# Support in dallas



## Jenn7246 (Nov 22, 2005)

There is a group that meets every monday, I'm looking for a co-leader of a group of four and I'm in TX, dallas to be exact. If anyone else would like to come, feel free.

Jennifer


----------



## uhuru59 (Mar 21, 2006)

*Are you still holding a Support Group here in Dallas.*

I'm based here in Dallas and i'm interested in finding some officially sanctioned or hosted group forum.

I recall trying to get help at UT Southwestern Medical, (near Parkland in downtown Dallas) perhaps 4 years ago ( then 17-18 years of age). The psychiatrist did not think me a severe enough case to treat - say akin to maybe the level of agoraphobia, perhaps owing to my forthright approach in summoning great conviction to get myself treated (before I further advanced detrimentally still into new stages of severity). I forget now his exact refrain, but if reduced to one's rationally construed impression, I was being relegated to alternative therapy, as a non conforming case of some designation or another and thus did not meet the merits of clinical assisted rigor.

Someone had ought to cite this as a correctly befitting example of IRONY to Alanis Morrisette.

Do excuse me,

I may post this, my less than abridged introductory, on other boards, in the aim of getting to the point and finding some group help down here in Dallas, Tx.

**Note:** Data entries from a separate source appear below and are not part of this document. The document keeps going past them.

What follows belongs to an exercise in optimizing a design on an open flow for small area; a production flow would make more cautious choices. RTL that was checked went through simulation tests only; none was proved equivalent to the original. The RTL of runs 6 and 7 was laid out without a check of its function. Power and IR drop assume default switching activity. The clock port is modelled as an ideal driver; clocking choices that lean on that would not hold on a real chip.

[design/flow/design.v]
module locomm_fcd (
    input  wire        clk,
    input  wire        rst,
    input  wire        rx_valid,
    input  wire [7:0]  rx_data,
    output wire        rx_ready,
    output reg         fr_valid,
    output reg  [3:0]  fr_route,
    output wire [2:0]  fr_status,
    output wire [15:0] fr_size,
    output wire [31:0] fr_type,
    output wire [31:0] fr_tag,
    input  wire [3:0]  mb_sel,
    input  wire        mb_take,
    output wire [8:0]  mb_ready,
    output wire [31:0] mb_tag,
    output wire [15:0] mb_size,
    output wire [2:0]  mb_status,
    input  wire        iq_pop,
    output wire [2:0]  iq_level,
    output wire [31:0] iq_tag,
    output wire [15:0] iq_size,
    output wire [2:0]  iq_status
);
    reg  [15:0] cnt;         
    reg  [1:0]  tph;         
    reg  [15:0] size;        
    reg  [31:0] type_r;      
    reg  [31:0] tag_r;       
    reg  [15:0] crc;         
    reg         st_bad;      
    reg         crc_bad;     
    reg         end_bad;     
    assign rx_ready = 1'b1;
    wire take = rx_valid;
    wire [15:0] size_n = {size[7:0], rx_data};        
    wire hdr    = (cnt[15:4] == 12'd0);
    wire b0     = hdr && (cnt[3:0] == 4'd4);
    wire b1     = hdr && (cnt[3:0] == 4'd5);
    wire b3     = hdr && (cnt[3:0] == 4'd7);
    wire b23    = hdr && (cnt[3:1] == 3'd3);          
    wire b01    = hdr && (cnt[3:1] == 3'd2);          
    wire btype  = hdr && (cnt[3:2] == 2'd2);          
    wire btag   = hdr && (cnt[3:2] == 2'd3);          
    wire past3  = (cnt[15:3] != 13'd0);                
    wire tstart = (tph == 2'd0) && past3 && (cnt == size);
    wire short3 = b3 && (size_n[15:3] == 13'd0);     
    wire last   = (tph == 2'd3) ||
                  (short3 && (size_n[2:0] <= 3'd4));
    reg [15:0] crc_upd;
    integer i;
    always @* begin
        crc_upd = crc ^ {8'h00, rx_data};
        for (i = 0; i < 8; i = i + 1)
            crc_upd = crc_upd[0] ? ((crc_upd >> 1) ^ 16'h8408) : (crc_upd >> 1);
    end
    wire [7:0] crc_byte = (tph == 2'd0) ? crc[15:8] : crc[7:0];
    wire       crc_ne   = (rx_data != crc_byte);
    always @(posedge clk) begin
        if (rst) begin
            cnt <= 16'd4;
            tph <= 2'd0;
        end else if (take) begin
            cnt <= last ? 16'd4 : cnt + 16'd1;
            if (last)
                tph <= 2'd0;
            else if (short3)
                tph <= 2'd0 - size_n[1:0];
            else if (tstart || tph != 2'd0)
                tph <= tph + 2'd1;
        end
    end
    always @(posedge clk) begin
        if (take) begin
            if (b23)   size   <= size_n;
            if (btype) type_r <= {type_r[23:0], rx_data};
            if (btag)  tag_r  <= {tag_r[23:0], rx_data};
            if (b0)      st_bad <= (rx_data != 8'h12);
            else if (b1) st_bad <= st_bad | (rx_data != 8'h34);
            if (b01)
                crc <= 16'h0000;
            else if (tph == 2'd0 && !tstart)
                crc <= crc_upd;
            if (tstart)          crc_bad <= crc_ne;
            else if (tph == 2'd1) crc_bad <= crc_bad | crc_ne;
            if (tph == 2'd2)      end_bad <= (rx_data != 8'h56);
            else if (tph == 2'd3) end_bad <= end_bad | (rx_data != 8'h78);
        end
    end
    always @(posedge clk) begin
        if (rst) fr_valid <= 1'b0;
        else     fr_valid <= take && last;
    end
    wire short16 = (size[15:4] == 12'd0);
    wire [1:0] st_code = st_bad  ? 2'b01 :
                         short16   ? 2'b10 :
                         crc_bad ? 2'b11 :
                         end_bad ? 2'b10 : 2'b00;
    function [2:0] st_dec(input [1:0] e, input sm);
        st_dec = {e[1] & ~e[0] & ~sm, e[1] & (e[0] | sm), e[0]};
    endfunction
    assign fr_status = st_dec(st_code, short16);
    assign fr_size   = size;
    assign fr_type   = type_r;
    assign fr_tag    = tag_r;
    always @* begin
        if (size[15:3] == 13'd0)
            fr_route = 4'd11;
        else begin
            case (type_r)
                32'h5057414B: fr_route = 4'd0;    
                32'h5350414B: fr_route = 4'd1;    
                32'h5250414B: fr_route = 4'd2;    
                32'h5341434B: fr_route = 4'd3;    
                32'h4443414B: fr_route = 4'd4;    
                32'h534E414B: fr_route = 4'd5;    
                32'h5343414B: fr_route = 4'd6;    
                32'h4550414B: fr_route = 4'd7;    
                32'h4750414B: fr_route = 4'd8;    
                32'h53454E44: fr_route = 4'd9;    
                default:      fr_route = 4'd10;
            endcase
        end
    end
    wire [49:0] entry = {tag_r, size, st_code};
    reg [8:0]  mb_rdy;
    reg [9*50-1:0] mb_d;     
    integer k;
    always @(posedge clk) begin
        for (k = 0; k < 9; k = k + 1) begin
            if (rst)
                mb_rdy[k] <= 1'b0;
            else if (fr_valid && fr_route == k)
                mb_rdy[k] <= 1'b1;
            else if (mb_take && mb_sel == k)
                mb_rdy[k] <= 1'b0;
            if (fr_valid && fr_route == k)
                mb_d[k*50 +: 50] <= entry;
        end
    end
    assign mb_ready = mb_rdy;
    reg [49:0] mb_q;
    integer r;
    always @* begin
        mb_q = {50{mb_sel[3]}} & mb_d[8*50 +: 50];
        for (r = 0; r < 8; r = r + 1)
            mb_q = mb_q | ({50{~mb_sel[3] && mb_sel[2:0] == r}} & mb_d[r*50 +: 50]);
    end
    assign mb_tag    = mb_q[49:18];
    assign mb_size   = mb_q[17:2];
    assign mb_status = st_dec(mb_q[1:0], mb_q[17:6] == 12'd0);
    reg [4*50-1:0] iq_d;     
    reg [1:0]  iq_rd;
    reg [2:0]  iq_cnt;
    wire       do_pop  = iq_pop && (iq_cnt != 3'd0);
    wire       do_push = fr_valid && (fr_route == 4'd9) && (!iq_cnt[2] || iq_pop);
    wire [1:0] iq_wr   = iq_rd + iq_cnt[1:0];
    always @(posedge clk) begin
        if (rst) begin
            iq_rd  <= 2'd0;
            iq_cnt <= 3'd0;
        end else begin
            if (do_pop)
                iq_rd <= iq_rd + 2'd1;
            iq_cnt <= iq_cnt - {2'd0, do_pop} + {2'd0, do_push};
        end
        for (k = 0; k < 4; k = k + 1)
            if (do_push && iq_wr == k)
                iq_d[k*50 +: 50] <= entry;
    end
    reg [49:0] iq_q;
    always @* begin
        iq_q = 50'd0;
        for (r = 0; r < 4; r = r + 1)
            iq_q = iq_q | ({50{iq_rd == r}} & iq_d[r*50 +: 50]);
    end
    assign iq_level  = iq_cnt;
    assign iq_tag    = iq_q[49:18];
    assign iq_size   = iq_q[17:2];
    assign iq_status = st_dec(iq_q[1:0], iq_q[17:6] == 12'd0);
endmodule
[design/flow/flow/run.sh]
#!/bin/bash
# Standard layout (standard.sh) with these changes:
#  - synthesis maps with an area-oriented abc script (flow/synth.tcl);
#  - every port still gets a buffer, but a buf_1 rather than clkdlybuf4s50_1;
#  - clock tree: clkbuf_8 buffers, larger sink clusters, no dummy loads.
set -euo pipefail
W=$PWD
export AREA_ABC_SCRIPT=$W/flow/abc_area.script
bash standard.sh SYNTH_SCRIPT=$W/flow/synth.tcl \
  "BUFFER_PORTS_ARGS=-buffer_cell sky130_fd_sc_hd__buf_1" \
  "CTS_ARGS=-sink_clustering_enable -sink_clustering_size 18 -sink_clustering_max_diameter 60 -buf_list sky130_fd_sc_hd__clkbuf_8 -dont_use_dummy_load" \
  finish > $W/standard.log 2>&1
[design/flow/flow/abc_area.script]
strash
dc2
dch -f
amap -F 3 -A 5
buffer -c
topo
[design/flow/flow/synth.tcl]
# The standard flow's synthesis (synth_recipe.tcl) with one change: abc maps with an
# area-oriented script (flow/abc_area.script) in place of ORFS's.
proc synth {args} { yosys synth -nofsm -noshare {*}$args }
proc abc {args} {
  set i [lsearch -exact $args -script]
  if { $i >= 0 } {
    lset args [expr { $i + 1 }] $::env(AREA_ABC_SCRIPT)
  }
  yosys abc {*}$args
}
source $::env(SCRIPTS_DIR)/synth.tcl
# left out here: clear keep_hierarchy, flatten, clean up, hide names made inside functions, write 1_2_yosys.v
[design/flow/standard.sh]
#!/bin/bash
# synth_recipe.tcl (not shown) runs the flow's synth.tcl, then flattens the netlist and writes it again
# the make line also repeats each setting of config.mk as NAME=value (left out here)
make -C /OpenROAD-flow-scripts/flow DESIGN_CONFIG=/design/flow/config.mk WORK_HOME=/design/flow/orfs CLKGATE_MAP_FILE= SYNTH_SCRIPT=/design/flow/synth_recipe.tcl "${@:-finish}"
[design/flow/config.mk]
export PLATFORM = sky130hd
export DESIGN_NAME = locomm_fcd
export DESIGN_NICKNAME = locomm_fcd
export VERILOG_FILES = /design/flow/design.v
export SDC_FILE = /design/flow/constraint.sdc
export NUM_CORES = 4
export LEC_CHECK = 0
export CAP_MARGIN = 20
export CORE_MARGIN = 2
export CORE_UTILIZATION = 70
export PLACE_DENSITY = 0.8
export SLEW_MARGIN = 20
[design/flow/constraint.sdc]
create_clock -name core_clock -period 10.0 [get_ports {clk}]
set_input_delay 2.0000 -clock core_clock [delete_from_list [all_inputs] [get_ports {clk}]]
set_output_delay 2.0000 -clock core_clock [all_outputs]
set_load 0.01 [all_outputs]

I will only conclude by stating that I have actually been a member of this forum in its previous incarnation since 2002. It is by pure serendipity that I have rediscovered this useful outlet, by way of ezboards since I fell out of interest, all so long ago, in just talking about this bloody bane SA.


----------



## trueshy (Nov 8, 2003)

What is the group meeting like? Is it tailored towards people with SA or is it a mixture of people with other types of struggles?


----------